◆ Task goal ◆
Beginning with the line that contains "6_report: 439 / 0.00108" in the material below, print each line exactly until the line that contains "worst max-delay path" has been printed, then stop.

- - - - - - -

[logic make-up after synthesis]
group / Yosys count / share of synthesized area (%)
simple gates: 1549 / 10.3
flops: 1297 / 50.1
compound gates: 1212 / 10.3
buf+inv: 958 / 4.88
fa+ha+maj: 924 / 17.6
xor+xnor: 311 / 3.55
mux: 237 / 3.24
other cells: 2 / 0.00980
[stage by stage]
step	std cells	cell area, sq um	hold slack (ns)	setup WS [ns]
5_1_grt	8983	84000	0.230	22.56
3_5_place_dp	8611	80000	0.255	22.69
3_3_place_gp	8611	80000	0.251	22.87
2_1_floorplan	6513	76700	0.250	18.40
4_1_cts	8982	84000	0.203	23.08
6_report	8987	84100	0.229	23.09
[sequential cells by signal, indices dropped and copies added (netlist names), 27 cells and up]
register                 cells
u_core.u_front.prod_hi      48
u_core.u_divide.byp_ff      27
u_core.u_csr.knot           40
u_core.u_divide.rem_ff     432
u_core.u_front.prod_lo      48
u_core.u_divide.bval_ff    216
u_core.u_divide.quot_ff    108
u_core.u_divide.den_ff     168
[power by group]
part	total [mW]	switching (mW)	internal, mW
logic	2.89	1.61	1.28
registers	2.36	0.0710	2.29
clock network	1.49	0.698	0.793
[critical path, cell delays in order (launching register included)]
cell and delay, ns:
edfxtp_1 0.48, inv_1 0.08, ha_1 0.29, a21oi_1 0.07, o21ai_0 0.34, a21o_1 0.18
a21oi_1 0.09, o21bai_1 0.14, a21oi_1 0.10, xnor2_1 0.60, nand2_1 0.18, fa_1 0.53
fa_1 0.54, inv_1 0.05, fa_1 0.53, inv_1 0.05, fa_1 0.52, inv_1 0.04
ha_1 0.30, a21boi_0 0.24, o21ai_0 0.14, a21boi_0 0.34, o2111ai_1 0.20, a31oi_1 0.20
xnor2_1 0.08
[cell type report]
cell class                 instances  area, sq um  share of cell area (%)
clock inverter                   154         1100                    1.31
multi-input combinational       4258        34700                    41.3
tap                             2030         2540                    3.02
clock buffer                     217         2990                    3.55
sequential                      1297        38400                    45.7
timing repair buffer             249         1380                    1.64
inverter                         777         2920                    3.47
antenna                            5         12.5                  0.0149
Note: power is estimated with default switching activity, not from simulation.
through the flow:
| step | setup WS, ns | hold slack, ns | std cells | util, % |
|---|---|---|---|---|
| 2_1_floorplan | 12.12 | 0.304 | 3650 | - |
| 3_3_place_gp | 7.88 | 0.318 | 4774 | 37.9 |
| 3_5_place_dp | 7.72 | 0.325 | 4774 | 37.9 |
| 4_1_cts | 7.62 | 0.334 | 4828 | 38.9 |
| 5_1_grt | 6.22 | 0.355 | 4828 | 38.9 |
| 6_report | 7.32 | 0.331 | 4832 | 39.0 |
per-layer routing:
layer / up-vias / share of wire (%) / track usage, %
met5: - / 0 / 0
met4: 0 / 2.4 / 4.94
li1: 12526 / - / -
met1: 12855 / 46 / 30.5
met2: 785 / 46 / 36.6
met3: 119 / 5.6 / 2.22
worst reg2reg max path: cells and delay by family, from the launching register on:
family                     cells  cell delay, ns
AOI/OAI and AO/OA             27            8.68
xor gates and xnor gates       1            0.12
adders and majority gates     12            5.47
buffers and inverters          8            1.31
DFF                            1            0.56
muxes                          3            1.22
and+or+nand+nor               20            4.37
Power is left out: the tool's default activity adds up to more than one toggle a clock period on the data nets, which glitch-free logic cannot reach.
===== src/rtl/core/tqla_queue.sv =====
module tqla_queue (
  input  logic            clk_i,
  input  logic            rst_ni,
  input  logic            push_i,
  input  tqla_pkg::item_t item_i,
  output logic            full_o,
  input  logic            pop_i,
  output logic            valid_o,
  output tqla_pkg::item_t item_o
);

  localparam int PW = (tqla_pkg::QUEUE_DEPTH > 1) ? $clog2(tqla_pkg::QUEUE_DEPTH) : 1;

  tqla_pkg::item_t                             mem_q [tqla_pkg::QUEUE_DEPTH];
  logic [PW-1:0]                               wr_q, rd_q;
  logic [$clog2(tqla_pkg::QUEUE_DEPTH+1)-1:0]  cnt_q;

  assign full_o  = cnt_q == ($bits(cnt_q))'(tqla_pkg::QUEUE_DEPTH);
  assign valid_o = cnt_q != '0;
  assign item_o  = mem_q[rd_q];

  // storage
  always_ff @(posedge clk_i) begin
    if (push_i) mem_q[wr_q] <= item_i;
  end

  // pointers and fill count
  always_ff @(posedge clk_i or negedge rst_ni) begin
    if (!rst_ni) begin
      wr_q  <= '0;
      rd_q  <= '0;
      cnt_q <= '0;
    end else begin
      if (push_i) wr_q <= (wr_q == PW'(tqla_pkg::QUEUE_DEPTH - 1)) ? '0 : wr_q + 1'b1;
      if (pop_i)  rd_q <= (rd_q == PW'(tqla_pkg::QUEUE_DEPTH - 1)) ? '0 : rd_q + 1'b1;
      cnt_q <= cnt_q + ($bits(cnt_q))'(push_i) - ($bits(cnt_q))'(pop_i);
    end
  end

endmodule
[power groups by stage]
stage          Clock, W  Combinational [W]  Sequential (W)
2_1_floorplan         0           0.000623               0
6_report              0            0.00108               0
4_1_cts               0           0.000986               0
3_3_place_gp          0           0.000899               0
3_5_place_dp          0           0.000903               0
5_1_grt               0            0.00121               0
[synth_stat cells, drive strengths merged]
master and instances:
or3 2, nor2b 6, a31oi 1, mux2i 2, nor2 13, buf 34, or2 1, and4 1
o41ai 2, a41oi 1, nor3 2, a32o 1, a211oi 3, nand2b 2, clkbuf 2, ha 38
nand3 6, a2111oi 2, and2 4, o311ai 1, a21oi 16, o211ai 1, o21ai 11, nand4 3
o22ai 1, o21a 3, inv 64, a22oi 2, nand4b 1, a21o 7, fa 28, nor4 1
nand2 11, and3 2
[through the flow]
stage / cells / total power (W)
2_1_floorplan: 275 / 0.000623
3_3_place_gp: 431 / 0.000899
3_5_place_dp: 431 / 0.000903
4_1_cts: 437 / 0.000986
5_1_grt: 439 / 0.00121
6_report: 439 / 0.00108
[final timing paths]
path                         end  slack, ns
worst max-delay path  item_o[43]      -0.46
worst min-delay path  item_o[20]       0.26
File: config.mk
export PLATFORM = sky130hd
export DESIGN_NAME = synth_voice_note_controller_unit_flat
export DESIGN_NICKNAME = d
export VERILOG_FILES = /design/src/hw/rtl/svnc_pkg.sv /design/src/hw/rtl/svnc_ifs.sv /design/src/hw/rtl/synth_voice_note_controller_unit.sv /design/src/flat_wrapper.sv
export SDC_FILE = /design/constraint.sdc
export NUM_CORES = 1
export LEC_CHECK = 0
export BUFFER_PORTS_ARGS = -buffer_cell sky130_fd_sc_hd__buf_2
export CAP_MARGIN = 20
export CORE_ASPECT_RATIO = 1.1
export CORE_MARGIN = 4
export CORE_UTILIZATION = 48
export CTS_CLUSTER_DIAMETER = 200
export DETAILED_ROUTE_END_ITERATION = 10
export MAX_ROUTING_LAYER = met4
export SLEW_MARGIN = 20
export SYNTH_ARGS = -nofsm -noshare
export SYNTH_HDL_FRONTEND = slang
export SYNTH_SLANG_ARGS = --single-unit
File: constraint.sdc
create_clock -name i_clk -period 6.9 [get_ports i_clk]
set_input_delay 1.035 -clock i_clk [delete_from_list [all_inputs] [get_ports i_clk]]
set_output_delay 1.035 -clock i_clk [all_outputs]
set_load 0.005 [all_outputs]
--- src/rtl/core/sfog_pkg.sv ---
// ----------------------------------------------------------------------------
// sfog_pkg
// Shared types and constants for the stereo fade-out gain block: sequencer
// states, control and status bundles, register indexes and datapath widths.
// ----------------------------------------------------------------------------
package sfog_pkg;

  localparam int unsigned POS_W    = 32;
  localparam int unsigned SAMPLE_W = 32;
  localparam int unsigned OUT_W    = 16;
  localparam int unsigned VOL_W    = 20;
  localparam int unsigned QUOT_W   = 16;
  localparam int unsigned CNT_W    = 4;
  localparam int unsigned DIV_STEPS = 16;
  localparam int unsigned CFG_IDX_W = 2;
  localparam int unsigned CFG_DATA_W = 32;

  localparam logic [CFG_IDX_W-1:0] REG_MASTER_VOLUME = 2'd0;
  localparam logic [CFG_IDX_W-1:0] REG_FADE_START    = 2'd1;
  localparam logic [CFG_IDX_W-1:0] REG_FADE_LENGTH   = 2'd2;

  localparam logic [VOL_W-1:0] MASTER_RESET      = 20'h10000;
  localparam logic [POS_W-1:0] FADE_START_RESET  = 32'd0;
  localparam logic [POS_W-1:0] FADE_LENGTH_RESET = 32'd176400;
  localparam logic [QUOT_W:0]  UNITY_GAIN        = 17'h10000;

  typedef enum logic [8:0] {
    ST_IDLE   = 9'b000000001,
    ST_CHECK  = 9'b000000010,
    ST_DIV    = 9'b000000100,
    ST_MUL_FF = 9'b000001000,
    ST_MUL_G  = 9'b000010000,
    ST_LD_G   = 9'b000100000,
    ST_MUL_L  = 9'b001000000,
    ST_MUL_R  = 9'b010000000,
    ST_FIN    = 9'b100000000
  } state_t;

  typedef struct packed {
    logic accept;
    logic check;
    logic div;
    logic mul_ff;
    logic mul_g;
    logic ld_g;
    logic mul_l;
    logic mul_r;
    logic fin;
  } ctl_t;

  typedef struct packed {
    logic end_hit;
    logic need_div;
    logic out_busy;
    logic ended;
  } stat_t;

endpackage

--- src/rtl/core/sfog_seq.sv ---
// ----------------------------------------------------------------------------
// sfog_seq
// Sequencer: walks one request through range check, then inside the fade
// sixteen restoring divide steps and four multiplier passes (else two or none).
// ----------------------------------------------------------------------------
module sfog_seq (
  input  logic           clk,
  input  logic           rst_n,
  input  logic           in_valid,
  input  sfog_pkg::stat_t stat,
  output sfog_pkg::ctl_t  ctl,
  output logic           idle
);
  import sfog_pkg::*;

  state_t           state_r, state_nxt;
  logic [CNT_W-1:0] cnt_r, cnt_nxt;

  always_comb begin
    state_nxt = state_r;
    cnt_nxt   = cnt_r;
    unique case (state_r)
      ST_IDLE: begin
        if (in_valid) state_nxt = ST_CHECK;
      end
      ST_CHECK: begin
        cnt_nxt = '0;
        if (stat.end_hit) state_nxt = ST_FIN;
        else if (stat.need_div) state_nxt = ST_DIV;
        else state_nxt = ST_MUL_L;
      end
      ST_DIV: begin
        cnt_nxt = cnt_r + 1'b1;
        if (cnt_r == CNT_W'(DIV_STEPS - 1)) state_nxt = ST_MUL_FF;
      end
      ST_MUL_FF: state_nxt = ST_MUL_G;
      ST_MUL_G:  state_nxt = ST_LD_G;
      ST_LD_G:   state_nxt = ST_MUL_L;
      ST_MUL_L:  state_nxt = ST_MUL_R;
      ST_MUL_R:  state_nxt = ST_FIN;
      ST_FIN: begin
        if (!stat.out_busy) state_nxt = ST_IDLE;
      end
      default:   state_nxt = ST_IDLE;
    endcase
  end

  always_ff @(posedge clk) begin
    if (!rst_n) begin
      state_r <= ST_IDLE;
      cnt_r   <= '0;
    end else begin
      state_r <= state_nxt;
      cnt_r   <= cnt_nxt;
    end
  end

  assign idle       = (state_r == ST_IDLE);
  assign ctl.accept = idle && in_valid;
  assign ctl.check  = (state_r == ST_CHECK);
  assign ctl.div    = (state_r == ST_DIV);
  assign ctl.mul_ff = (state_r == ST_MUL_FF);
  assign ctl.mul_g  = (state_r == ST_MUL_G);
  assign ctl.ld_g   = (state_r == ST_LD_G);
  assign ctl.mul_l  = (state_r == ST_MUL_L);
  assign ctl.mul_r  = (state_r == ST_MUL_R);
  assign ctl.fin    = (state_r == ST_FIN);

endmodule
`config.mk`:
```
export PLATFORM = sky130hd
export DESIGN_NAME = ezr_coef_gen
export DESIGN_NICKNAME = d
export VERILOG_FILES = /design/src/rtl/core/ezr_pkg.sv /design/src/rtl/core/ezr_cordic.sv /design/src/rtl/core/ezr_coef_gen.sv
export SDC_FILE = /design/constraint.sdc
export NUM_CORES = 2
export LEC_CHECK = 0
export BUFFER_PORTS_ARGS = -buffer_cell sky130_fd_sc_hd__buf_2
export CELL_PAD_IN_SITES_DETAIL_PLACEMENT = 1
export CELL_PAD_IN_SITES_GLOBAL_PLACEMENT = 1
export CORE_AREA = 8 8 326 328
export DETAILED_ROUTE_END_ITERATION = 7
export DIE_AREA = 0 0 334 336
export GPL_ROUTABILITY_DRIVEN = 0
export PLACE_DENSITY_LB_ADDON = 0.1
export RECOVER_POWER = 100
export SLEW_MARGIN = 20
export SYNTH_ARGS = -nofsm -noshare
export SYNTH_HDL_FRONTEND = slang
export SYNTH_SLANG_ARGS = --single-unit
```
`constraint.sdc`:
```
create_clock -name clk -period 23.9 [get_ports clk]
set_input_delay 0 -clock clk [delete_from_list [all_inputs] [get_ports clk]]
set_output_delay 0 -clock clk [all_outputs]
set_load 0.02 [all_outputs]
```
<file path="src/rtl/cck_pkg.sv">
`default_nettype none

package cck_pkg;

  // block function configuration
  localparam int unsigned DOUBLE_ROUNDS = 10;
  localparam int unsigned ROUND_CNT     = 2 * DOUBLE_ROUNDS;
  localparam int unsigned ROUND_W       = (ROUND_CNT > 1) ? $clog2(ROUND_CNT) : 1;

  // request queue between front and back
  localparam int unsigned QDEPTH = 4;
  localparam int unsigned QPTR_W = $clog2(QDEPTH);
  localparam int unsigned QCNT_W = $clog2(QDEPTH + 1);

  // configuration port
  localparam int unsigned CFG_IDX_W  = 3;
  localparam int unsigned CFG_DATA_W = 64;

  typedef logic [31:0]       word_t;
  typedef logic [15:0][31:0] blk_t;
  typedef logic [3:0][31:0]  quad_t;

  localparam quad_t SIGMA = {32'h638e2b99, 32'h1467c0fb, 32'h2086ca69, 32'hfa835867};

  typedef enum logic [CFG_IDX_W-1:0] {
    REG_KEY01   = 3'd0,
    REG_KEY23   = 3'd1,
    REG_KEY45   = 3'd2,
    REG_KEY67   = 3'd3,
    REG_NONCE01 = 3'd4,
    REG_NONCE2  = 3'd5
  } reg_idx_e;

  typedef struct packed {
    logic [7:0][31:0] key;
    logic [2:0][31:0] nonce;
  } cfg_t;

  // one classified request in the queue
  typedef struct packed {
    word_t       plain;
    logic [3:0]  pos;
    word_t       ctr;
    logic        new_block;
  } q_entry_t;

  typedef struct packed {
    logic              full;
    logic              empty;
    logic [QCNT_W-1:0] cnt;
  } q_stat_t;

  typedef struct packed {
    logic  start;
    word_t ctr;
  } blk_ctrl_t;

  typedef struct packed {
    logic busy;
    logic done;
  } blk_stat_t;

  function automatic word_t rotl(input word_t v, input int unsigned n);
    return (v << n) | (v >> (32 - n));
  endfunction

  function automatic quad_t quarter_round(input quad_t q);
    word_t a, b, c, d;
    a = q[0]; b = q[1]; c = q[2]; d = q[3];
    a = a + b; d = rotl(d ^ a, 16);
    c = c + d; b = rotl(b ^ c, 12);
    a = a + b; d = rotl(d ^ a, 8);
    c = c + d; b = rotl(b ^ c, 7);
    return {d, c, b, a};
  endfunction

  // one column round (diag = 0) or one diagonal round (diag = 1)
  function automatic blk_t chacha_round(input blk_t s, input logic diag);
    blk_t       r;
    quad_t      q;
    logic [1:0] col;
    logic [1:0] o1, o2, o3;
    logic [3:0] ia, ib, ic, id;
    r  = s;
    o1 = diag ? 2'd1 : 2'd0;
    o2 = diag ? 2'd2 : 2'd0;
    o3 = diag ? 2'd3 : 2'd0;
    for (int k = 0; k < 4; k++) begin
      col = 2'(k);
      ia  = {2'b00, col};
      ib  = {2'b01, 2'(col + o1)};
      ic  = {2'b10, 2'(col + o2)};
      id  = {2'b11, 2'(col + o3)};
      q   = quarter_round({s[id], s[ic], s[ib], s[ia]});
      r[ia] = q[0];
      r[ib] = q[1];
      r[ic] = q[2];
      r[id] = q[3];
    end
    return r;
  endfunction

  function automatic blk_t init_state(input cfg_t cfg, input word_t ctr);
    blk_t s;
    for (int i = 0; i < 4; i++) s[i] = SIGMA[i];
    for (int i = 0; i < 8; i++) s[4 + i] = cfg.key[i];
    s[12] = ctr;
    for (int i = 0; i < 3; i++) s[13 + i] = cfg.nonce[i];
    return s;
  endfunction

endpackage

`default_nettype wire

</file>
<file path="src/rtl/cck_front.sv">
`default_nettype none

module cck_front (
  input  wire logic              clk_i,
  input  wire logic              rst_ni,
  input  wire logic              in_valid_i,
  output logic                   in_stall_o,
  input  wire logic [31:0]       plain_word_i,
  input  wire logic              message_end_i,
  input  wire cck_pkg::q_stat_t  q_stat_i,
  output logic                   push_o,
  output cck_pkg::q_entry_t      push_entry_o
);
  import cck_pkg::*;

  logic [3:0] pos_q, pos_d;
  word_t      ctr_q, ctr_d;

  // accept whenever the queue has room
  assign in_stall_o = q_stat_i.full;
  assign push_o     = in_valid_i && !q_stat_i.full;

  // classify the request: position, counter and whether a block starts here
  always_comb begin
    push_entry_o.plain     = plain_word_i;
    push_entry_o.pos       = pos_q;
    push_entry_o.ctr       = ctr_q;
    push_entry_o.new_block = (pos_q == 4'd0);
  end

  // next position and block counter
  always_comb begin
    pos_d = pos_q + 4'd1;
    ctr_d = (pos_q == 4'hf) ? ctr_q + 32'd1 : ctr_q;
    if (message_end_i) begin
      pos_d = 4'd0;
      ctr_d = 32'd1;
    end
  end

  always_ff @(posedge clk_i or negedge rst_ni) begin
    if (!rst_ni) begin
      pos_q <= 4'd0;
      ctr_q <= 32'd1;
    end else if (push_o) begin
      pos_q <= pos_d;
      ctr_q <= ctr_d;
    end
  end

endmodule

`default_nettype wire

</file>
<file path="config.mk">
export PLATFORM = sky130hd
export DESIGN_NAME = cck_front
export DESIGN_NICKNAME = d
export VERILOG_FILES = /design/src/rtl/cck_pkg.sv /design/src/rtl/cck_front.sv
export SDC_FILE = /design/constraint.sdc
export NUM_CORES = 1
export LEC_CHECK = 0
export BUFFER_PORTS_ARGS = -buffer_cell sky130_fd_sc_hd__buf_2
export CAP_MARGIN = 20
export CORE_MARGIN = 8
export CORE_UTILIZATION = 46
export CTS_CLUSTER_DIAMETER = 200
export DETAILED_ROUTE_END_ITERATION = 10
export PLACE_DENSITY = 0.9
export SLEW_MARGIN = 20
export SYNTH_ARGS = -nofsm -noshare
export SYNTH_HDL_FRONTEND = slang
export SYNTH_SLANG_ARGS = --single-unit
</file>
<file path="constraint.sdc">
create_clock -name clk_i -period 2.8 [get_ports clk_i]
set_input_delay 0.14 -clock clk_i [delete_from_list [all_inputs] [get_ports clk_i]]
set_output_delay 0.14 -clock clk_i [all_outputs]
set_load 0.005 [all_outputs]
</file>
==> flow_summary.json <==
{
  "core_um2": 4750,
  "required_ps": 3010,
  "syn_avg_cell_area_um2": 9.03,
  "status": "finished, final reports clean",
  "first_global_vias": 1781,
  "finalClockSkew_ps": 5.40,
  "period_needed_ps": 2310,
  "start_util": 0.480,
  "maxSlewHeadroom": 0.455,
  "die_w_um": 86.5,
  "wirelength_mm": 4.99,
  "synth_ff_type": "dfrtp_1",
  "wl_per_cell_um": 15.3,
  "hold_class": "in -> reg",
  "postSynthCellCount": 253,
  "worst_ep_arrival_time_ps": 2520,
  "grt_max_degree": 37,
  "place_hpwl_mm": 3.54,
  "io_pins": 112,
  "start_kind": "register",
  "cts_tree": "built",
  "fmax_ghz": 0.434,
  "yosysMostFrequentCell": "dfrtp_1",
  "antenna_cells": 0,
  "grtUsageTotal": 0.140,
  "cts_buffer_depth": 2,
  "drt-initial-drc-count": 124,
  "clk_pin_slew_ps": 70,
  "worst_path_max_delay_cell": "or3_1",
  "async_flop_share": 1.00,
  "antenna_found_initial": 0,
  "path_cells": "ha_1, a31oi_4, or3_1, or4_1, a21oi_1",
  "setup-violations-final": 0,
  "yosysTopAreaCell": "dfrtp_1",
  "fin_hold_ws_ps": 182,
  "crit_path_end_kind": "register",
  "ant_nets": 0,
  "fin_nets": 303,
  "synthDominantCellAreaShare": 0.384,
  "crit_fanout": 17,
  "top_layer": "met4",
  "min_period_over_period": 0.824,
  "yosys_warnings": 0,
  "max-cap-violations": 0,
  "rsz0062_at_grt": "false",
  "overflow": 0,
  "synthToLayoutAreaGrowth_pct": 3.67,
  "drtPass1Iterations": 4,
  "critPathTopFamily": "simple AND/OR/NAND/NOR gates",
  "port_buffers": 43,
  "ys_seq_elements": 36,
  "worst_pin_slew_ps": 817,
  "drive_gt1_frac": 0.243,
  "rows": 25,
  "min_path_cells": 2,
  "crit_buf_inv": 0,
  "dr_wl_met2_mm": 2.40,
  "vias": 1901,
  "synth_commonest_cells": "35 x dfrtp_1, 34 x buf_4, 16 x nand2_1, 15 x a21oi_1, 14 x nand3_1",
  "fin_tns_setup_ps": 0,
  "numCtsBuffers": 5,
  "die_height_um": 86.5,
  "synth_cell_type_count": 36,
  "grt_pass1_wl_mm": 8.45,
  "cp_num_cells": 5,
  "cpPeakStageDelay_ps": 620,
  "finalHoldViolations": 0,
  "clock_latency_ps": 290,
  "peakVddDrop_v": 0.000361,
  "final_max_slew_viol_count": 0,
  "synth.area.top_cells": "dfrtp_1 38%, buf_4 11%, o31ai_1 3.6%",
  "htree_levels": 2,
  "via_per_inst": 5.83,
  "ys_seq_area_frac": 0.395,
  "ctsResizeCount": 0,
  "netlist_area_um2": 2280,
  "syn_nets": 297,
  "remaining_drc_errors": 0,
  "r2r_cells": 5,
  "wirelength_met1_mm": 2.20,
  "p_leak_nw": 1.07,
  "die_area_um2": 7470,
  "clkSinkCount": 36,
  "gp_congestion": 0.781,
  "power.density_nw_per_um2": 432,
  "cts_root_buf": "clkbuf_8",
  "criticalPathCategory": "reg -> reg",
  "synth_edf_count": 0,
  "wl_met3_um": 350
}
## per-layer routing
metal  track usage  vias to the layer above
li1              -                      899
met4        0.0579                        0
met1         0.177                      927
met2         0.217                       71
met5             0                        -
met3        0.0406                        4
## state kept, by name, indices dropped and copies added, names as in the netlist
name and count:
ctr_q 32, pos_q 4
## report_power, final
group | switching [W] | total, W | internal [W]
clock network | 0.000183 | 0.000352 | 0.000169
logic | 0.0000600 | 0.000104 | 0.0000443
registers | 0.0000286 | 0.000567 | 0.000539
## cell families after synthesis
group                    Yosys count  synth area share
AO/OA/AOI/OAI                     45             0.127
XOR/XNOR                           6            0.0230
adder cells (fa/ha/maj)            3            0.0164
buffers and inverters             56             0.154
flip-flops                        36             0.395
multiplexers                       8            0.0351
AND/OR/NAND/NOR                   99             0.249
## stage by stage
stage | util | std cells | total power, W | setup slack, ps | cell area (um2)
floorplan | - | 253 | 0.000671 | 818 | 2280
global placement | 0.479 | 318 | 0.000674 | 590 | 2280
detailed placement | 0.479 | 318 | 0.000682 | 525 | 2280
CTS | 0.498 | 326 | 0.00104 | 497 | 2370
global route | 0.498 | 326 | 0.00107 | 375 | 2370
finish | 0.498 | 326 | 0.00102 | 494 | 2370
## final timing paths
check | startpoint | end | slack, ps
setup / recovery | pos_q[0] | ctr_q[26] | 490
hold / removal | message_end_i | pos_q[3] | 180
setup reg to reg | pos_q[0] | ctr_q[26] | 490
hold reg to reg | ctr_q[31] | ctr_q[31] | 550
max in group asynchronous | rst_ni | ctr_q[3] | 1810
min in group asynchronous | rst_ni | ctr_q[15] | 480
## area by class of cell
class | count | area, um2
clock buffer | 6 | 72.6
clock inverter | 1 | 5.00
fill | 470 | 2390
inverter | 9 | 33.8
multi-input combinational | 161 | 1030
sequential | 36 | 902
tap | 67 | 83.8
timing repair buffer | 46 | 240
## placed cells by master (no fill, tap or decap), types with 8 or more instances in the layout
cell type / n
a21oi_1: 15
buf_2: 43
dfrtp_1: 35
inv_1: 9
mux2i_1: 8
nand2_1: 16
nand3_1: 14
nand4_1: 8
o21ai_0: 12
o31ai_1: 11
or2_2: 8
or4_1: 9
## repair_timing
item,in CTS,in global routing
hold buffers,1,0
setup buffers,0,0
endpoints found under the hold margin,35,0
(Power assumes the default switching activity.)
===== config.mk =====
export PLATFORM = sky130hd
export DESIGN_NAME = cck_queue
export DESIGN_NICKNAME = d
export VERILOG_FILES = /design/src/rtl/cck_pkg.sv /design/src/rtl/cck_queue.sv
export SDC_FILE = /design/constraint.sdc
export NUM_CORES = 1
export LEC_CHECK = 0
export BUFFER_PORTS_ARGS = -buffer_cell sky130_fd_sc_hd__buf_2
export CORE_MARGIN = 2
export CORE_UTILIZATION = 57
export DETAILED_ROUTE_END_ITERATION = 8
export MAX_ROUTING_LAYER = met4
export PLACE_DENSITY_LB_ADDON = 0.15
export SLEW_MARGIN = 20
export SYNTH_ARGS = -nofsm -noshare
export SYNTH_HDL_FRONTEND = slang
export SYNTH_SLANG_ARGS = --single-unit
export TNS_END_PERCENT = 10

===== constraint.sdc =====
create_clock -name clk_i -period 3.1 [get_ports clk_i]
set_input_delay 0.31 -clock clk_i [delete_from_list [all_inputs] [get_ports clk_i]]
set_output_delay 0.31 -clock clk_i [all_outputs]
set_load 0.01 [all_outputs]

- - - - - - -

◆ Task solution ◆
6_report: 439 / 0.00108
[final timing paths]
path                         end  slack, ns
worst max-delay path  item_o[43]      -0.46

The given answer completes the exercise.